Chase finds ulcers, leading him to believe it is Behçet's disease, and prescribes textbook treatment. When Kayla returns for the test, Chase, who was just on the phone, is distracted and fails to ask further questions when she complains of further stomach pains. This is the titular "mistake" of the episode. Kayla is then brought in again later, and the team finds two bleeding ulcers, one of which has already perforated, resulting in sepsis and major damage to her organs.

Kayla's liver is too damaged, and she needs a new one. However, her blood type is rare (AB−) and although she is high on the transplant list, chances are low she will get one in the next couple of days. Her brother, Sam, offers to donate his own liver, because he is a perfect match. House goes to one of the hospital's surgeons and tries to bribe him to perform the operation. When he does not comply with House, House then blackmails him with information about the surgeon cheating on his wife, which is successful. However, after the operation, House tells the surgeon's wife anyway, after which the wife keys her husband's car.

During a routine checkup two months later, Chase discover Kayla is running a slight temperature, which should not happen with the medication she's on. She then spikes a fever an hour later. Chase believes it is strep, but Sam then arrives and brings up the possibility of hepatitis. House realizes Sam has hepatitis C, which was transplanted along with the liver given to Kayla. House then deduces that both patients now have liver cancer. Kayla needs a new liver once again, and once again is exempt because of the cancer.

As Chase is being interrogated in Cuddy's office, he reveals the real reason for the lawsuit. After discovering Kayla will not be able to obtain a legitimate transplant, Sam went to the black market and found a doctor in Mexico willing to perform the operation. Although at first Chase is willing to go along with it, he is convinced by Foreman and Cameron to tell the truth to Kayla: that she will die regardless. Kayla ends up not getting the operation and dies. Months later, Sam comes to the hospital for a checkup and Chase, guilt-ridden, tells Sam that he was hungover during the checkup resulting in him not further questioning Kayla's stomach pains, misdiagnosing her ulcer and ultimately killing her. Sam is furious and sues the hospital.

As Stacy and Cuddy are reeling from this revelation, House takes Chase outside, when he accuses Chase of lying: Chase was not distracted in the checkup because he was hungover, he was distracted because he had just received a phone call bearing the news that his father had died from lung cancer. House reveals that he knew about his father's cancer but promised not to tell Chase about it. As Chase decides to tell the truth during the hearing, Stacy admits she still has feelings for House, hinting at the possibility of them getting back together.

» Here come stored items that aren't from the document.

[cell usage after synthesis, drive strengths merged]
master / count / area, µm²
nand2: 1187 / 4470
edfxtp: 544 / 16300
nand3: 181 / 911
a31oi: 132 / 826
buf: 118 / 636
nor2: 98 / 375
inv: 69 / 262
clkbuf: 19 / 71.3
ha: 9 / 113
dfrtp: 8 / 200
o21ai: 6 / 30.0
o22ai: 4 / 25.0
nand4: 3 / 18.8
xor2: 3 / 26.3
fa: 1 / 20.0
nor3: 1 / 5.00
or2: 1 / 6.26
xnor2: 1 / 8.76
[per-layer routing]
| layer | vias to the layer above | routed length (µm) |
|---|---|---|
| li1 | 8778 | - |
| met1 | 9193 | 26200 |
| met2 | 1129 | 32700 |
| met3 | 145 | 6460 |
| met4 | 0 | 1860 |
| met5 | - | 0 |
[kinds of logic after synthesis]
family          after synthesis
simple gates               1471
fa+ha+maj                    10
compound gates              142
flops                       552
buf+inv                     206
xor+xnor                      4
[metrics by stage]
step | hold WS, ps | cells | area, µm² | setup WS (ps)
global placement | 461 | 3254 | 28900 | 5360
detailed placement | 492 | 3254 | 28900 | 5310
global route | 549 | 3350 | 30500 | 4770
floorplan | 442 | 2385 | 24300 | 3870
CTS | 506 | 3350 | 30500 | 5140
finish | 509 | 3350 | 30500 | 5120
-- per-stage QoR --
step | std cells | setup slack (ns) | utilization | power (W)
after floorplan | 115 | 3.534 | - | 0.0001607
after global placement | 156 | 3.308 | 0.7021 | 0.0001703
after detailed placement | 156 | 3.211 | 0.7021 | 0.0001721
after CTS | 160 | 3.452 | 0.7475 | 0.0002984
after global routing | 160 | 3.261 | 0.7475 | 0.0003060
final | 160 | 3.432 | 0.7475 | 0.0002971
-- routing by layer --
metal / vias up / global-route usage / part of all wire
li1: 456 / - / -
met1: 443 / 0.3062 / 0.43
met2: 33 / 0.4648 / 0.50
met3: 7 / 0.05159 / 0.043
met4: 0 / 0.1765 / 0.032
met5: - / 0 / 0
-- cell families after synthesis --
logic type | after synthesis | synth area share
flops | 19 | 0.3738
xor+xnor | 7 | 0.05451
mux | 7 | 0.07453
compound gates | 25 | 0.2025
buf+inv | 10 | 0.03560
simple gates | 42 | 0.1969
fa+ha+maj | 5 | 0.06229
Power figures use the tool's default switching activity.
===== config.mk =====
export PLATFORM = sky130hd
export DESIGN_NAME = data_cache
export DESIGN_NICKNAME = d
export VERILOG_FILES = /design/src/rtl/riscv_mem_pkg.sv /design/src/rtl/load_extend.sv /design/src/rtl/data_cache.sv
export SDC_FILE = /design/constraint.sdc
export NUM_CORES = 2
export LEC_CHECK = 0
export BUFFER_PORTS_ARGS = -buffer_cell sky130_fd_sc_hd__buf_2
export CORE_MARGIN = 1.5
export CORE_UTILIZATION = 50
export CTS_BUF_LIST = sky130_fd_sc_hd__clkbuf_8
export DETAILED_ROUTE_END_ITERATION = 7
export PLACE_DENSITY = 0.69
export SLEW_MARGIN = 20
export SYNTH_ARGS = -nofsm -noshare
export SYNTH_HDL_FRONTEND = slang
export SYNTH_SLANG_ARGS = --single-unit

===== constraint.sdc =====
create_clock -name clk -period 7.47 [get_ports clk]
set_input_delay 0.3735 -clock clk [delete_from_list [all_inputs] [get_ports clk]]
set_output_delay 0.3735 -clock clk [all_outputs]
set_load 0.02 [all_outputs]
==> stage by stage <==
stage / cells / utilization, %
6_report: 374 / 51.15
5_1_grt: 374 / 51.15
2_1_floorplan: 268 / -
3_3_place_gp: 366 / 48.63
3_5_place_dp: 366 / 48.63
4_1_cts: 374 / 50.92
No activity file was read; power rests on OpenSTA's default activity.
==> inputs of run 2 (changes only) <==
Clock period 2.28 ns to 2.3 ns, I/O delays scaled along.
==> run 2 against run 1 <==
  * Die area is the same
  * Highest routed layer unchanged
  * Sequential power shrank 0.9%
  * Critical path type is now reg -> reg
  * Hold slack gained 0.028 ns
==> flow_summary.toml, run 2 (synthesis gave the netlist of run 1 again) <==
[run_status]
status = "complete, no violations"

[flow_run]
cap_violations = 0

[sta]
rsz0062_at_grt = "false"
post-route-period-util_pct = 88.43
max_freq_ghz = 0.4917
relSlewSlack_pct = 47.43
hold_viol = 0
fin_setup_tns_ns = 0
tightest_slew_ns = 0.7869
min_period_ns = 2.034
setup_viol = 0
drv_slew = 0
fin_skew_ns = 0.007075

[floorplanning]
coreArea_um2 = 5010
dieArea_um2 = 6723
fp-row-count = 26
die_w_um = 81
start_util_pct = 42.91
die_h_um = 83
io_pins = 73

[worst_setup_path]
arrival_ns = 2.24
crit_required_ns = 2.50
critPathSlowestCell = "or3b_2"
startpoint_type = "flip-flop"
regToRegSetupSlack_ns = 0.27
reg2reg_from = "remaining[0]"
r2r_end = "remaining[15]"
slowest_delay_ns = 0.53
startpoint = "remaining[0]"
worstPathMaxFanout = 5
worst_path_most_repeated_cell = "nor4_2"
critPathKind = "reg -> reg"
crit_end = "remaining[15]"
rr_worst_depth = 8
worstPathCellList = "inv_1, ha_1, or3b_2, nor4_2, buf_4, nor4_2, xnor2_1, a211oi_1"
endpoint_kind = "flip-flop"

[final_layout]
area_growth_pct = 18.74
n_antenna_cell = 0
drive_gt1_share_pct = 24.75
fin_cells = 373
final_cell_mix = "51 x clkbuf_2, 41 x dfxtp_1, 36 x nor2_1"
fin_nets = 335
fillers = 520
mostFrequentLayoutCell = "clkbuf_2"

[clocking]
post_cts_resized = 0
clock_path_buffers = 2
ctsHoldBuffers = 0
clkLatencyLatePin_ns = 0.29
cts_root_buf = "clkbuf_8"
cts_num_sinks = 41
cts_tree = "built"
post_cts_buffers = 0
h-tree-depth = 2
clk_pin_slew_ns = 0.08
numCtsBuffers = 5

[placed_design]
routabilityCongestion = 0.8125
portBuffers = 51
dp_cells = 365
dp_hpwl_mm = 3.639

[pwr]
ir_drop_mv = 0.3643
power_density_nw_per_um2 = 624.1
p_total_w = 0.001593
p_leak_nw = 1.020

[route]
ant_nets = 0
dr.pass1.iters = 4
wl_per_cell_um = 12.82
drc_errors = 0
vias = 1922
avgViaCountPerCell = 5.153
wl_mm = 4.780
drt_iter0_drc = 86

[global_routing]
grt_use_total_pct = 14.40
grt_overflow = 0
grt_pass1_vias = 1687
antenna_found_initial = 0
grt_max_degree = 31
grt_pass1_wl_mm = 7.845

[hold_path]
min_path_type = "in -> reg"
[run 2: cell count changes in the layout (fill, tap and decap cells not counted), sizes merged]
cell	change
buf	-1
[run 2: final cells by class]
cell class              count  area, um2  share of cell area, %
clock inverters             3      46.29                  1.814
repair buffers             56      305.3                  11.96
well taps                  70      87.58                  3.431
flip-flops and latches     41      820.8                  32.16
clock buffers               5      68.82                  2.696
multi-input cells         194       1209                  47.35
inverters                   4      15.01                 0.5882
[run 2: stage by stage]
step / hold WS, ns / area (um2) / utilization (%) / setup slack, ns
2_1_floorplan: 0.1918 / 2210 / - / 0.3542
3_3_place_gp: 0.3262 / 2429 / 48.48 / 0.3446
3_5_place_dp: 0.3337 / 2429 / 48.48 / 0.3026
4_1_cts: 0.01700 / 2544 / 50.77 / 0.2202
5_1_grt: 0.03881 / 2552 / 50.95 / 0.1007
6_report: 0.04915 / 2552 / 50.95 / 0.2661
### config.mk
export PLATFORM = sky130hd
export DESIGN_NAME = mem_stage
export DESIGN_NICKNAME = d
export VERILOG_FILES = /design/src/rtl/mem_pkg.sv /design/src/rtl/load_align.sv /design/src/rtl/mem_stage.sv
export SDC_FILE = /design/constraint.sdc
export NUM_CORES = 1
export LEC_CHECK = 0
export ABC_AREA = 1
export CAP_MARGIN = 15
export CELL_PAD_IN_SITES_DETAIL_PLACEMENT = 0
export CELL_PAD_IN_SITES_GLOBAL_PLACEMENT = 2
export CORE_MARGIN = 5
export CORE_UTILIZATION = 21
export DETAILED_ROUTE_END_ITERATION = 8
export PLACE_DENSITY_LB_ADDON = 0.1
export SLEW_MARGIN = 0
export SYNTH_ARGS = -nofsm -noshare
export SYNTH_HDL_FRONTEND = slang
export SYNTH_HIERARCHICAL = 1
export SYNTH_SLANG_ARGS = --single-unit
export TNS_END_PERCENT = 20
### constraint.sdc
create_clock -name clk -period 4.7 [get_ports clk]
set_input_delay 0.94 -clock clk [delete_from_list [all_inputs] [get_ports clk]]
set_output_delay 0.94 -clock clk [all_outputs]
set_load 0.01 [all_outputs]
==> config.mk <==
export PLATFORM = sky130hd
export DESIGN_NAME = munoc_burst_addr_arbiter
export DESIGN_NICKNAME = d
export VERILOG_FILES = /design/src/rtl/munoc_burst_addr_arbiter_pkg.sv /design/src/rtl/munoc_rr_arbiter2.sv /design/src/rtl/munoc_burst_addr_arbiter.sv
export SDC_FILE = /design/constraint.sdc
export NUM_CORES = 1
export LEC_CHECK = 0
export ABC_CLOCK_PERIOD_IN_PS = 3000
export CAP_MARGIN = 0
export CELL_PAD_IN_SITES_DETAIL_PLACEMENT = 1
export CELL_PAD_IN_SITES_GLOBAL_PLACEMENT = 2
export CORE_UTILIZATION = 10
export DETAILED_ROUTE_END_ITERATION = 8
export HOLD_SLACK_MARGIN = 0.1
export PLACE_DENSITY = 0.77
export SKIP_LAST_GASP = 1
export SLEW_MARGIN = 20
export SYNTH_ARGS = -nofsm -noshare
export SYNTH_HDL_FRONTEND = slang
export SYNTH_SLANG_ARGS = --single-unit
==> constraint.sdc <==
create_clock -name clk -period 3 [get_ports clk]
set_clock_uncertainty 0.1 [all_clocks]
set_input_delay 0.75 -clock clk [delete_from_list [all_inputs] [get_ports clk]]
set_output_delay 0.75 -clock clk [all_outputs]
set_load 0.05 [all_outputs]
==> src/rtl/munoc_burst_addr_arbiter_pkg.sv <==
// Shared encodings for the MUNOC burst address arbiter: FSM states, grant sides, AXI burst constants.
// Latency: n/a (types and constants only).
// Backpressure: n/a.
package munoc_burst_addr_arbiter_pkg;

    localparam int AXI_SIZE_W  = 3;
    localparam int AXI_BURST_W = 2;

    localparam logic [AXI_BURST_W-1:0] AXI_BURST_INCR = 2'b01;
    localparam logic [AXI_BURST_W-1:0] AXI_BURST_RSVD = 2'b11;

    typedef enum logic [1:0] {
        ST_IDLE  = 2'd0,
        ST_RUN_W = 2'd1,
        ST_RUN_R = 2'd2
    } state_t;

    typedef enum logic {
        GRANT_W = 1'b0,
        GRANT_R = 1'b1
    } grant_t;

    // The generator has no defined behaviour for the reserved type, so it is run as INCR.
    function automatic logic [AXI_BURST_W-1:0] burst_sanitize(input logic [AXI_BURST_W-1:0] burst);
        return (burst == AXI_BURST_RSVD) ? AXI_BURST_INCR : burst;
    endfunction

endpackage

==> src/rtl/munoc_rr_arbiter2.sv <==
// Two-requester round-robin picker; prio_w forces write to win a tie.
// Latency: grant is combinational from the requests; last_grant updates on the clock after a grant.
// Backpressure: none; callers gate req_* to the cycles in which a grant may be taken.
module munoc_rr_arbiter2
    import munoc_burst_addr_arbiter_pkg::*;
(
    input  logic   clk,
    input  logic   rst,
    input  logic   req_w,
    input  logic   req_r,
    input  logic   prio_w,
    output logic   gnt_vld,
    output grant_t gnt
);

    grant_t last_grant;

    // Pick a side: lone requester wins, a tie goes opposite the previous winner unless prio_w.
    always_comb begin
        gnt_vld = req_w | req_r;
        gnt     = GRANT_W;
        if (req_w && req_r) begin
            gnt = (prio_w || (last_grant == GRANT_R)) ? GRANT_W : GRANT_R;
        end else if (req_r) begin
            gnt = GRANT_R;
        end
    end

    // Remember who won; starting at READ lets write take the first tie.
    always_ff @(posedge clk) begin
        if (rst) begin
            last_grant <= GRANT_R;
        end else if (gnt_vld) begin
            last_grant <= gnt;
        end
    end

endmodule

==> src/rtl/munoc_burst_addr_arbiter.sv <==
// Shares one AXI burst address generator between AW and AR requests and steers its beats back.
// Latency: request accepted combinationally in IDLE at cycle c, first beat valid at c+1, one idle bubble between bursts.
// Backpressure: xbeat_ready=0 holds beat valid/address/counter; no request accepted while a burst runs.
// Option: define MUNOC_BURST_ARB_WRITE_PRIORITY_EN for fixed write-wins-tie priority instead of round robin.
module munoc_burst_addr_arbiter
    import munoc_burst_addr_arbiter_pkg::*;
#(
    parameter int BW_ADDR = 32,
    parameter int BW_LEN  = 8
) (
    input  logic                   clk,
    input  logic                   rst,
    input  logic                   wreq_valid,
    output logic                   wreq_ready,
    input  logic [BW_ADDR-1:0]     wreq_addr,
    input  logic [BW_LEN-1:0]      wreq_len,
    input  logic [AXI_SIZE_W-1:0]  wreq_size,
    input  logic [AXI_BURST_W-1:0] wreq_burst,
    input  logic                   rreq_valid,
    output logic                   rreq_ready,
    input  logic [BW_ADDR-1:0]     rreq_addr,
    input  logic [BW_LEN-1:0]      rreq_len,
    input  logic [AXI_SIZE_W-1:0]  rreq_size,
    input  logic [AXI_BURST_W-1:0] rreq_burst,
    output logic                   gen_start,
    output logic [BW_ADDR-1:0]     gen_addr_o,
    output logic [BW_LEN-1:0]      gen_len,
    output logic [AXI_SIZE_W-1:0]  gen_size,
    output logic [AXI_BURST_W-1:0] gen_burst,
    input  logic [BW_ADDR-1:0]     gen_addr_i,
    input  logic                   gen_last,
    output logic                   gen_next,
    output logic                   wbeat_valid,
    input  logic                   wbeat_ready,
    output logic [BW_ADDR-1:0]     wbeat_addr,
    output logic                   wbeat_last,
    output logic                   rbeat_valid,
    input  logic                   rbeat_ready,
    output logic [BW_ADDR-1:0]     rbeat_addr,
    output logic                   rbeat_last,
    output logic                   busy,
    output logic                   err_burst
);

    state_t              state, state_nxt;
    logic [BW_LEN-1:0]   beat_cnt, beat_cnt_nxt;
    logic                err_burst_nxt;
    logic                arb_req_w, arb_req_r, arb_prio_w, gnt_vld;
    grant_t              gnt;
    logic [AXI_BURST_W-1:0] sel_burst;
    logic                cnt_zero;

    // Sequencing runs off the local beat counter; the generator's own last flag is not needed.
    logic unused_gen_last;
    assign unused_gen_last = gen_last;

`ifdef MUNOC_BURST_ARB_WRITE_PRIORITY_EN
    assign arb_prio_w = 1'b1;
`else
    assign arb_prio_w = 1'b0;
`endif

    // Requests only compete in IDLE and never while reset is held.
    assign arb_req_w = (state == ST_IDLE) && !rst && wreq_valid;
    assign arb_req_r = (state == ST_IDLE) && !rst && rreq_valid;
    assign sel_burst = (gnt == GRANT_R) ? rreq_burst : wreq_burst;
    assign cnt_zero  = (beat_cnt == '0);

    munoc_rr_arbiter2 u_arb (
        .clk     (clk),
        .rst     (rst),
        .req_w   (arb_req_w),
        .req_r   (arb_req_r),
        .prio_w  (arb_prio_w),
        .gnt_vld (gnt_vld),
        .gnt     (gnt)
    );

    // Next state, beat counter and all handshake outputs.
    always_comb begin
        state_nxt     = state;
        beat_cnt_nxt  = beat_cnt;
        err_burst_nxt = err_burst;
        wreq_ready    = 1'b0;
        rreq_ready    = 1'b0;
        gen_start     = 1'b0;
        gen_addr_o    = '0;
        gen_len       = '0;
        gen_size      = '0;
        gen_burst     = '0;
        gen_next      = 1'b0;
        wbeat_valid   = 1'b0;
        wbeat_addr    = '0;
        wbeat_last    = 1'b0;
        rbeat_valid   = 1'b0;
        rbeat_addr    = '0;
        rbeat_last    = 1'b0;
        busy          = 1'b0;
        case (state)
            ST_IDLE: begin
                if (gnt_vld) begin
                    gen_start  = 1'b1;
                    gen_burst  = burst_sanitize(sel_burst);
                    if (sel_burst == AXI_BURST_RSVD) begin
                        err_burst_nxt = 1'b1;
                    end
                    if (gnt == GRANT_R) begin
                        rreq_ready   = 1'b1;
                        gen_addr_o   = rreq_addr;
                        gen_len      = rreq_len;
                        gen_size     = rreq_size;
                        beat_cnt_nxt = rreq_len;
                        state_nxt    = ST_RUN_R;
                    end else begin
                        wreq_ready   = 1'b1;
                        gen_addr_o   = wreq_addr;
                        gen_len      = wreq_len;
                        gen_size     = wreq_size;
                        beat_cnt_nxt = wreq_len;
                        state_nxt    = ST_RUN_W;
                    end
                end
            end
            ST_RUN_W: begin
                busy        = 1'b1;
                wbeat_valid = 1'b1;
                wbeat_addr  = gen_addr_i;
                wbeat_last  = cnt_zero;
                if (wbeat_ready) begin
                    gen_next = 1'b1;
                    if (cnt_zero) state_nxt = ST_IDLE;
                    else          beat_cnt_nxt = beat_cnt - BW_LEN'(1);
                end
            end
            ST_RUN_R: begin
                busy        = 1'b1;
                rbeat_valid = 1'b1;
                rbeat_addr  = gen_addr_i;
                rbeat_last  = cnt_zero;
                if (rbeat_ready) begin
                    gen_next = 1'b1;
                    if (cnt_zero) state_nxt = ST_IDLE;
                    else          beat_cnt_nxt = beat_cnt - BW_LEN'(1);
                end
            end
            default: state_nxt = ST_IDLE;
        endcase
    end

    // State, beat counter and sticky reserved-burst flag.
    always_ff @(posedge clk) begin
        if (rst) begin
            state     <= ST_IDLE;
            beat_cnt  <= '0;
            err_burst <= 1'b0;
        end else begin
            state     <= state_nxt;
            beat_cnt  <= beat_cnt_nxt;
            err_burst <= err_burst_nxt;
        end
    end

endmodule
<file path="src/rtl/if_id_ctrl.sv">
// rtl/if_id_ctrl.sv - IF/ID pipeline register with hazard, redirect and freeze control
module if_id_ctrl #(
  parameter int addr_width = 32,
  parameter int word_width = 32,
  parameter int cnt_width  = 16
) (
  input  logic                  clk,
  input  logic                  rst,
  input  logic [word_width-1:0] if_inst,
  input  logic [addr_width-1:0] if_pc,
  input  logic [4:0]            id_rs1,
  input  logic [4:0]            id_rs2,
  input  logic                  id_use_rs1,
  input  logic                  id_use_rs2,
  input  logic [4:0]            ex_rd,
  input  logic                  ex_mem_read,
  input  logic                  ex_bch_taken,
  input  logic [addr_width-1:0] ex_bch_tgt,
  input  logic                  mem_busy,
  output logic                  pc_en,
  output logic                  stall_en,
  output logic                  jmp_bch_en,
  output logic [addr_width-1:0] jmp_bch_tgt,
  output logic [word_width-1:0] id_inst,
  output logic [addr_width-1:0] id_pc,
  output logic                  id_valid,
  output logic                  ex_flush,
  output logic [cnt_width-1:0]  stall_cnt,
  output logic [cnt_width-1:0]  flush_cnt
);

  localparam logic [word_width-1:0] nop = word_width'(32'h0000_0013);

  typedef enum logic {RUN, PEND} state_t;

  state_t                state_q, state_d;
  logic [addr_width-1:0] pend_tgt_q, pend_tgt_d;
  logic [word_width-1:0] id_inst_q;
  logic [addr_width-1:0] id_pc_q;
  logic                  id_valid_q;
  logic [cnt_width-1:0]  stall_cnt_q, flush_cnt_q;

  logic lu;
  logic load_inst, load_bubble, stall_inc, flush_inc;

  assign lu = ex_mem_read && (ex_rd != 5'd0) && id_valid_q &&
              ((id_use_rs1 && (id_rs1 == ex_rd)) || (id_use_rs2 && (id_rs2 == ex_rd)));

  always_comb begin
    pc_en       = 1'b1;
    stall_en    = 1'b0;
    jmp_bch_en  = 1'b0;
    jmp_bch_tgt = '0;
    ex_flush    = 1'b0;
    state_d     = state_q;
    pend_tgt_d  = pend_tgt_q;
    load_inst   = 1'b0;
    load_bubble = 1'b0;
    stall_inc   = 1'b0;
    flush_inc   = 1'b0;

    if (rst) begin
      pc_en    = 1'b0;
      stall_en = 1'b1;
      ex_flush = 1'b1;
    end else if (mem_busy) begin
      // Whole pipeline frozen; a branch resolving now must wait for the thaw.
      pc_en     = 1'b0;
      stall_en  = 1'b1;
      stall_inc = 1'b1;
      if ((state_q == RUN) && ex_bch_taken) begin
        pend_tgt_d = ex_bch_tgt;
        state_d    = PEND;
      end
    end else if (state_q == PEND) begin
      jmp_bch_en  = 1'b1;
      jmp_bch_tgt = pend_tgt_q;
      stall_en    = 1'b1;
      ex_flush    = 1'b1;
      load_bubble = 1'b1;
      flush_inc   = 1'b1;
      state_d     = RUN;
    end else if (ex_bch_taken) begin
      // Redirect wins over load-use: the stalled instruction is squashed anyway.
      jmp_bch_en  = 1'b1;
      jmp_bch_tgt = ex_bch_tgt;
      stall_en    = 1'b1;
      ex_flush    = 1'b1;
      load_bubble = 1'b1;
      flush_inc   = 1'b1;
    end else if (lu) begin
      pc_en     = 1'b0;
      ex_flush  = 1'b1;
      stall_inc = 1'b1;
    end else begin
      load_inst = 1'b1;
    end
  end

  always_ff @(posedge clk) begin
    if (rst) begin
      state_q     <= RUN;
      pend_tgt_q  <= '0;
      id_inst_q   <= nop;
      id_pc_q     <= '0;
      id_valid_q  <= 1'b0;
      stall_cnt_q <= '0;
      flush_cnt_q <= '0;
    end else begin
      state_q    <= state_d;
      pend_tgt_q <= pend_tgt_d;
      if (load_bubble) begin
        id_inst_q  <= nop;
        id_pc_q    <= if_pc;
        id_valid_q <= 1'b0;
      end else if (load_inst) begin
        id_inst_q  <= if_inst;
        id_pc_q    <= if_pc;
        id_valid_q <= 1'b1;
      end
      if (stall_inc && (stall_cnt_q != '1))
        stall_cnt_q <= stall_cnt_q + cnt_width'(1);
      if (flush_inc && (flush_cnt_q != '1))
        flush_cnt_q <= flush_cnt_q + cnt_width'(1);
    end
  end

  assign id_inst   = id_inst_q;
  assign id_pc     = id_pc_q;
  assign id_valid  = id_valid_q;
  assign stall_cnt = stall_cnt_q;
  assign flush_cnt = flush_cnt_q;

endmodule

</file>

The panel decides to penalize both Chase and House; Chase receiving one week of suspension and a letter in his permanent file for lying to both his superiors and Sam, while House is cited for his "troubling" conduct (including allegations of blackmail along with refusing to meet with patients) that results in him having his practice supervised by another doctor for at least one month (as chosen by Cuddy). Furious about the supervision, House attempts to fire Chase, but is stopped by Foreman, who has been appointed to be his supervisor.

==Reception==
The episode received 14.91 million viewers.